The lines from the start of the data through the line containing "localparam int WRARB_MAX_REQ = 8;" are to be reproduced exactly, both ends included.

Saved entries:

§

### config.mk
export PLATFORM = sky130hd
export DESIGN_NAME = async_fifo_wr_arbiter
export DESIGN_NICKNAME = d
export VERILOG_FILES = /design/src/rtl/wrarb_pkg.sv /design/src/rtl/wrarb_rr_picker.sv /design/src/rtl/async_fifo_wr_arbiter.sv
export SDC_FILE = /design/constraint.sdc
export NUM_CORES = 1
export LEC_CHECK = 0
export CORE_MARGIN = 2
export CORE_UTILIZATION = 34
export DETAILED_ROUTE_END_ITERATION = 8
export HOLD_SLACK_MARGIN = 0.06
export PLACE_DENSITY = 0.85
export SLEW_MARGIN = 40
export SYNTH_ARGS = -nofsm -noshare
export SYNTH_HDL_FRONTEND = slang
export SYNTH_SLANG_ARGS = --single-unit
### constraint.sdc
create_clock -name wrclk -period 2.6 [get_ports wrclk]
set_input_delay 0.65 -clock wrclk [delete_from_list [all_inputs] [get_ports wrclk]]
set_output_delay 0.65 -clock wrclk [all_outputs]
set_load 0.1 [all_outputs]
### src/rtl/wrarb_pkg.sv
// Shared types and helpers for the async FIFO write-side arbiter.
// Optional burst limiting is enabled by defining WRARB_MAX_BURST_EN.
package wrarb_pkg;

    typedef enum logic {
        IDLE = 1'b0,
        LOCK = 1'b1
    } wrarb_state_t;

    localparam int WRARB_MAX_REQ = 8;
    localparam int WRARB_GID_W   = $clog2(WRARB_MAX_REQ);

    function automatic int rr_next(input int ptr, input int n);
        return (ptr >= n - 1) ? 0 : ptr + 1;
    endfunction

endpackage

### src/rtl/wrarb_rr_picker.sv
// Combinational circular-priority picker: first set req bit at or after rr_ptr.
// Shared between the write-side and read-side schedulers.
module wrarb_rr_picker #(
    parameter int NUM_REQ = 4,
    parameter int IW      = $clog2(NUM_REQ)
) (
    input  logic [NUM_REQ-1:0] req,
    input  logic [IW-1:0]      rr_ptr,
    output logic               found,
    output logic [IW-1:0]      idx
);
    import wrarb_pkg::*;

    localparam int CW = WRARB_GID_W + 1;

    logic [CW-1:0] cand;

    // Walk from the farthest candidate back to rr_ptr so the nearest hit wins.
    always_comb begin
        found = 1'b0;
        idx   = '0;
        cand  = '0;
        for (int k = NUM_REQ - 1; k >= 0; k--) begin
            cand = CW'(rr_ptr) + CW'(k);
            if (cand >= CW'(NUM_REQ)) begin
                cand = cand - CW'(NUM_REQ);
            end
            if (req[cand[IW-1:0]]) begin
                found = 1'b1;
                idx   = cand[IW-1:0];
            end
        end
    end

endmodule

### src/rtl/async_fifo_wr_arbiter.sv
// Packet-locked round-robin scheduler for the async FIFO write port (wrclk domain).
// Define WRARB_MAX_BURST_EN to force a grant release after MAX_BURST beats.
module async_fifo_wr_arbiter #(
    parameter int NUM_REQ   = 4,
    parameter int DATA_W    = 8,
    parameter int MAX_BURST = 16
) (
    input  logic                        wrclk,
    input  logic                        wrst_n,
    input  logic [NUM_REQ-1:0]          req,
    input  logic [NUM_REQ*DATA_W-1:0]   req_data,
    input  logic [NUM_REQ-1:0]          req_last,
    output logic [NUM_REQ-1:0]          req_rdy,
    input  logic                        fifo_full,
    output logic                        fifo_wr_en,
    output logic [DATA_W-1:0]           fifo_wdata,
    output logic [$clog2(NUM_REQ)-1:0]  grant_id,
`ifdef WRARB_MAX_BURST_EN
    output logic                        burst_cut,
`endif
    output logic                        busy
);
    import wrarb_pkg::*;

    localparam int GW = $clog2(NUM_REQ);

    wrarb_state_t  state, state_nxt;
    logic [GW-1:0] rr_ptr, rr_nxt, grant_nxt;
    logic [GW-1:0] pick_idx;
    logic          pick_found;
    logic          accept, done, cut;

    wrarb_rr_picker #(
        .NUM_REQ (NUM_REQ),
        .IW      (GW)
    ) u_picker (
        .req    (req),
        .rr_ptr (rr_ptr),
        .found  (pick_found),
        .idx    (pick_idx)
    );

`ifdef WRARB_MAX_BURST_EN
    localparam int BW = $clog2(MAX_BURST) + 1;

    logic [BW-1:0] beat_cnt;

    // The MAX_BURST-th accepted beat closes the grant even without req_last.
    assign cut = (beat_cnt == BW'(MAX_BURST - 1));

    always_ff @(posedge wrclk or negedge wrst_n) begin
        if (!wrst_n) begin
            beat_cnt  <= '0;
            burst_cut <= 1'b0;
        end else begin
            burst_cut <= done && !req_last[grant_id];
            if (done) begin
                beat_cnt <= '0;
            end else if (accept) begin
                beat_cnt <= beat_cnt + 1'b1;
            end
        end
    end
`else
    logic [31:0] unused_max_burst;

    assign unused_max_burst = MAX_BURST;
    assign cut              = 1'b0;
`endif

    assign accept = (state == LOCK) && req[grant_id] && !fifo_full;
    assign done   = accept && (req_last[grant_id] || cut);
    assign busy   = (state == LOCK);

    always_ff @(posedge wrclk or negedge wrst_n) begin
        if (!wrst_n) begin
            state    <= IDLE;
            grant_id <= '0;
            rr_ptr   <= '0;
        end else begin
            state    <= state_nxt;
            grant_id <= grant_nxt;
            rr_ptr   <= rr_nxt;
        end
    end

    always_comb begin
        state_nxt  = state;
        grant_nxt  = grant_id;
        rr_nxt     = rr_ptr;
        req_rdy    = '0;
        fifo_wr_en = 1'b0;
        fifo_wdata = '0;
        case (state)
            IDLE: begin
                if (pick_found) begin
                    state_nxt = LOCK;
                    grant_nxt = pick_idx;
                end
            end
            LOCK: begin
                if (accept) begin
                    req_rdy[grant_id] = 1'b1;
                    fifo_wr_en        = 1'b1;
                    fifo_wdata        = req_data[grant_id*DATA_W +: DATA_W];
                end
                if (done) begin
                    state_nxt = IDLE;
                    rr_nxt    = GW'(rr_next(int'(grant_id), NUM_REQ));
                end
            end
            default: state_nxt = IDLE;
        endcase
    end

endmodule

==> impl_metrics.xml <==
<?xml version="1.0" encoding="UTF-8"?>
<metrics>
  <group name="clock_tree">
    <metric name="cts_num_sinks" unit="">5</metric>
    <metric name="clock_insertion_delay_worst_skew" unit="ns">0.24</metric>
    <metric name="number_of_buffers_inserted_during_clock_tree_synthesis" unit="">3</metric>
    <metric name="clk_root_buffer_cell" unit="">clkbuf_4</metric>
    <metric name="clock_tree.buffer_depth" unit="">2</metric>
    <metric name="cts-htree-levels" unit="">1</metric>
    <metric name="tritoncts" unit="">yes</metric>
    <metric name="postCtsHoldBufs" unit="">0</metric>
    <metric name="reg_clk_slew_reported_paths" unit="ns">0.04</metric>
  </group>
  <group name="timing">
    <metric name="setup_total_negative_slack" unit="ns">0</metric>
    <metric name="max_clock_freq" unit="MHz">393</metric>
    <metric name="timing.max_slew.rel_slack" unit="">0.724</metric>
    <metric name="setup_slack" unit="ns">0.0535</metric>
    <metric name="finalCriticalPeriod" unit="ns">2.55</metric>
    <metric name="fin_worst_skew" unit="ns">0.00162</metric>
    <metric name="report.final.hold_viol_count" unit="">0</metric>
    <metric name="final.period_utilization" unit="">0.979</metric>
    <metric name="timing_worst_slew_pin_value" unit="ns">0.411</metric>
    <metric name="rsz0062_at_grt" unit="">false</metric>
    <metric name="finalSetupViolations" unit="">0</metric>
    <metric name="finalMaxSlewViolations" unit="">0</metric>
  </group>
  <group name="detailed_routing">
    <metric name="sum_of_routed_wire_length_over_all_layers" unit="um">2800</metric>
    <metric name="drt_iter0_drc" unit="">17</metric>
    <metric name="detail-route-antenna-nets" unit="">0</metric>
    <metric name="drc" unit="">0</metric>
    <metric name="detail_route.first_pass.iterations" unit="">4</metric>
    <metric name="via_per_inst" unit="">5.12</metric>
    <metric name="dr_total_vias" unit="">788</metric>
    <metric name="wl_per_cell" unit="um">18.2</metric>
  </group>
  <group name="die">
    <metric name="floorplan.core_area" unit="sq mm">0.00194</metric>
    <metric name="rows" unit="">16</metric>
    <metric name="io_pins" unit="">59</metric>
    <metric name="dieHeight" unit="um">49.1</metric>
    <metric name="die-area" unit="sq mm">0.00241</metric>
    <metric name="floorplan.die.width" unit="um">49.1</metric>
    <metric name="initial_utilization" unit="">0.356</metric>
  </group>
  <group name="yosys">
    <metric name="synth.cell_area" unit="sq um">692</metric>
    <metric name="async_flop_share" unit="">1.00</metric>
    <metric name="yosys.cell_count.top_type" unit="">nor2b_1</metric>
    <metric name="yosys_warnings" unit="">0</metric>
    <metric name="netlist_top_cells_area" unit="">mux4_2 (29%), dfrtp_1 (18%), nor2b_1 (12%), ha_1 (7.2%), mux2i_1 (4.3%)</metric>
    <metric name="leading_area_contributor_after_synthesis" unit="">mux4_2</metric>
    <metric name="post_synthesis_sequential_area_ratio" unit="">0.181</metric>
    <metric name="synth.cells.most_frequent" unit="">nor2b_1 (13), mux4_2 (9), dfrtp_1 (5)</metric>
    <metric name="syn_avg_cell_area" unit="sq um">11.5</metric>
    <metric name="post_synth_inst_count" unit="">60</metric>
    <metric name="synth-seq-cells" unit="">5</metric>
    <metric name="yosysTopAreaCellShare" unit="">0.293</metric>
    <metric name="postSynthNetCount" unit="">107</metric>
    <metric name="synth_enable_flop_cells" unit="">0</metric>
    <metric name="post_synth_num_cell_types" unit="">22</metric>
    <metric name="synth-main-ff-cell" unit="">dfrtp_1</metric>
  </group>
  <group name="placed_design">
    <metric name="port_buffers" unit="">58</metric>
    <metric name="place.detailed.instances" unit="">149</metric>
    <metric name="dp.final_hpwl" unit="um">2290</metric>
    <metric name="dp_slack" unit="ns">-0.180</metric>
    <metric name="routabilityCongestion" unit="">0.705</metric>
  </group>
  <group name="global_routing">
    <metric name="grt_antenna_before_repair" unit="">0</metric>
    <metric name="grtUsageMet2" unit="">0.441</metric>
    <metric name="global_route_wire_length_before_repair" unit="um">4540</metric>
    <metric name="grt.overflow.total" unit="">0</metric>
    <metric name="groute.usage.overall" unit="">0.247</metric>
    <metric name="grtUsageMet3" unit="">0.0675</metric>
    <metric name="number_of_global_route_vias_before_repair" unit="">897</metric>
    <metric name="grt_busiest_layer" unit="">met2</metric>
    <metric name="globalRouteMet1Util" unit="">0.288</metric>
    <metric name="grt_start_max_net_pins" unit="">13</metric>
  </group>
  <group name="pwr">
    <metric name="p_leak" unit="nW">0.657</metric>
    <metric name="total_power" unit="mW">1.86</metric>
    <metric name="ir_drop" unit="uV">1140</metric>
    <metric name="powerDensity" unit="mW/mm^2">1140</metric>
  </group>
  <group name="layout">
    <metric name="num-fill-cells" unit="">111</metric>
    <metric name="final_net_count" unit="">175</metric>
    <metric name="final-seq-area" unit="sq um">131</metric>
    <metric name="syn2layout_area_growth" unit="%">135</metric>
    <metric name="finalNonFillerCells" unit="">154</metric>
    <metric name="layout-drive-gt1-share" unit="">0.465</metric>
    <metric name="n_antenna_cell" unit="">0</metric>
    <metric name="multi_input_comb_area" unit="sq um">633</metric>
  </group>
  <group name="critical_path">
    <metric name="worstSetupPathType" unit="">primary input to output port</metric>
    <metric name="critPathTopFamily" unit="">buffers and inverters</metric>
    <metric name="crit_path_top_delay_cell" unit="">mux2_2</metric>
    <metric name="worstPathArrival" unit="ns">1.90</metric>
    <metric name="cp_cell_sequence" unit="">dlygate4sd2_1 &gt; mux2_2 &gt; a2bb2oi_4 &gt; buf_12 &gt; nor2b_4 &gt; buf_12</metric>
    <metric name="cpPeakStageDelay" unit="ns">0.31</metric>
    <metric name="worst_ep_required_time" unit="ns">1.95</metric>
    <metric name="timing.critical_path.to_type" unit="">output port</metric>
    <metric name="kind_of_start_point_of_the_critical_path" unit="">primary input</metric>
    <metric name="critical_path_buf_inv_count" unit="">3</metric>
    <metric name="cp_max_fo" unit="">7</metric>
    <metric name="worst_path_most_repeated_cell" unit="">buf_12</metric>
  </group>
  <group name="hold_path">
    <metric name="timing.hold.worst.class" unit="">flop to flop</metric>
  </group>
  <group name="run_status">
    <metric name="run_status" unit="">complete, no violations</metric>
  </group>
  <group name="job">
    <metric name="max-cap-violations" unit="">0</metric>
  </group>
</metrics>
-- cells in the final DEF, fill, tap and decap left out, types with 3 or more instances in the layout --
cell / instances
clkdlybuf4s50_1: 37
buf_4: 9
nor2b_4: 13
ha_1: 4
mux4_2: 9
inv_1: 3
buf_12: 15
clkbuf_4: 3
dlygate4sd2_1: 5
-- worst paths after layout --
kind | startpoint | endpoint | slack, ns | cells past startpoint
worst max-delay path | req[1] | fifo_wdata[0] | 0.05 | 6
worst min-delay path | rr_ptr[0]$_DFFE_PN0P_ | rr_ptr[0]$_DFFE_PN0P_ | 0.59 | 1
worst max register to register | grant_id[0]$_DFFE_PN0P_ | rr_ptr[0]$_DFFE_PN0P_ | 0.66 | 6
worst min register to register | rr_ptr[0]$_DFFE_PN0P_ | rr_ptr[0]$_DFFE_PN0P_ | 0.59 | 1
max in group asynchronous | wrst_n | grant_id[0]$_DFFE_PN0P_ | 1.75 | 1
min in group asynchronous | wrst_n | grant_id[0]$_DFFE_PN0P_ | 0.63 | 1
-- routing by layer --
metal,routed length (um),part of all wire,up-vias
li1,-,-,359
met1,1100,0.39,380
met2,1450,0.52,47
met3,227,0.081,2
met4,19,0.0068,0
met5,0,0,-
-- report_power, final --
| part | switching [mW] | total (mW) | leakage [nW] | internal (mW) |
|---|---|---|---|---|
| clock network | 0.0295 | 0.0873 | 0.0150 | 0.0579 |
| registers | 0.0810 | 0.202 | 0.0552 | 0.121 |
| logic | 0.872 | 1.57 | 0.587 | 0.699 |
-- what timing repair did --
item / CTS / global route
setup buffers: 1 / 0
endpoints found under the setup margin: 13 / 0
endpoints found under the hold margin: 0 / 0
resized for setup: 10 / 0
-- metrics by stage --
step / area (sq um) / util / hold WS, ns
5_1_grt: 1630 / 0.837 / 0.628
6_report: 1630 / 0.837 / 0.595
3_3_place_gp: 1570 / 0.811 / 0.565
4_1_cts: 1630 / 0.837 / 0.603
2_1_floorplan: 783 / - / 0.354
3_5_place_dp: 1570 / 0.811 / 0.585
-- registers in the layout, summed over array words and instances (netlist names) --
register and cells:
busy 1, rr_ptr 2, grant_id 2
-- logic make-up (layout without fill, tap and decap cells) --
kind of cell             Yosys count  count (layout)  synth area share
AND/OR/NAND/NOR                   21              21             0.197
multiplexers                      15              15             0.396
AO/OA/AOI/OAI                      8               8             0.107
buffers and inverters              7              74            0.0470
flip-flops                         5               5             0.181
adder cells (fa/ha/maj)            4               4            0.0723
-- area by class of cell --
class                           count  share of cell area
Inverter                            4              0.0115
Sequential cell                     5              0.0808
Tap cell                           27              0.0208
Clock buffer                        4              0.0162
Multi-Input combinational cell     48               0.390
Timing Repair Buffer               66               0.481
No activity file was read; power rests on OpenSTA's default activity.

§

__YOUR RESPONSE__:
### config.mk
export PLATFORM = sky130hd
export DESIGN_NAME = async_fifo_wr_arbiter
export DESIGN_NICKNAME = d
export VERILOG_FILES = /design/src/rtl/wrarb_pkg.sv /design/src/rtl/wrarb_rr_picker.sv /design/src/rtl/async_fifo_wr_arbiter.sv
export SDC_FILE = /design/constraint.sdc
export NUM_CORES = 1
export LEC_CHECK = 0
export CORE_MARGIN = 2
export CORE_UTILIZATION = 34
export DETAILED_ROUTE_END_ITERATION = 8
export HOLD_SLACK_MARGIN = 0.06
export PLACE_DENSITY = 0.85
export SLEW_MARGIN = 40
export SYNTH_ARGS = -nofsm -noshare
export SYNTH_HDL_FRONTEND = slang
export SYNTH_SLANG_ARGS = --single-unit
### constraint.sdc
create_clock -name wrclk -period 2.6 [get_ports wrclk]
set_input_delay 0.65 -clock wrclk [delete_from_list [all_inputs] [get_ports wrclk]]
set_output_delay 0.65 -clock wrclk [all_outputs]
set_load 0.1 [all_outputs]
### src/rtl/wrarb_pkg.sv
// Shared types and helpers for the async FIFO write-side arbiter.
// Optional burst limiting is enabled by defining WRARB_MAX_BURST_EN.
package wrarb_pkg;

    typedef enum logic {
        IDLE = 1'b0,
        LOCK = 1'b1
    } wrarb_state_t;

    localparam int WRARB_MAX_REQ = 8;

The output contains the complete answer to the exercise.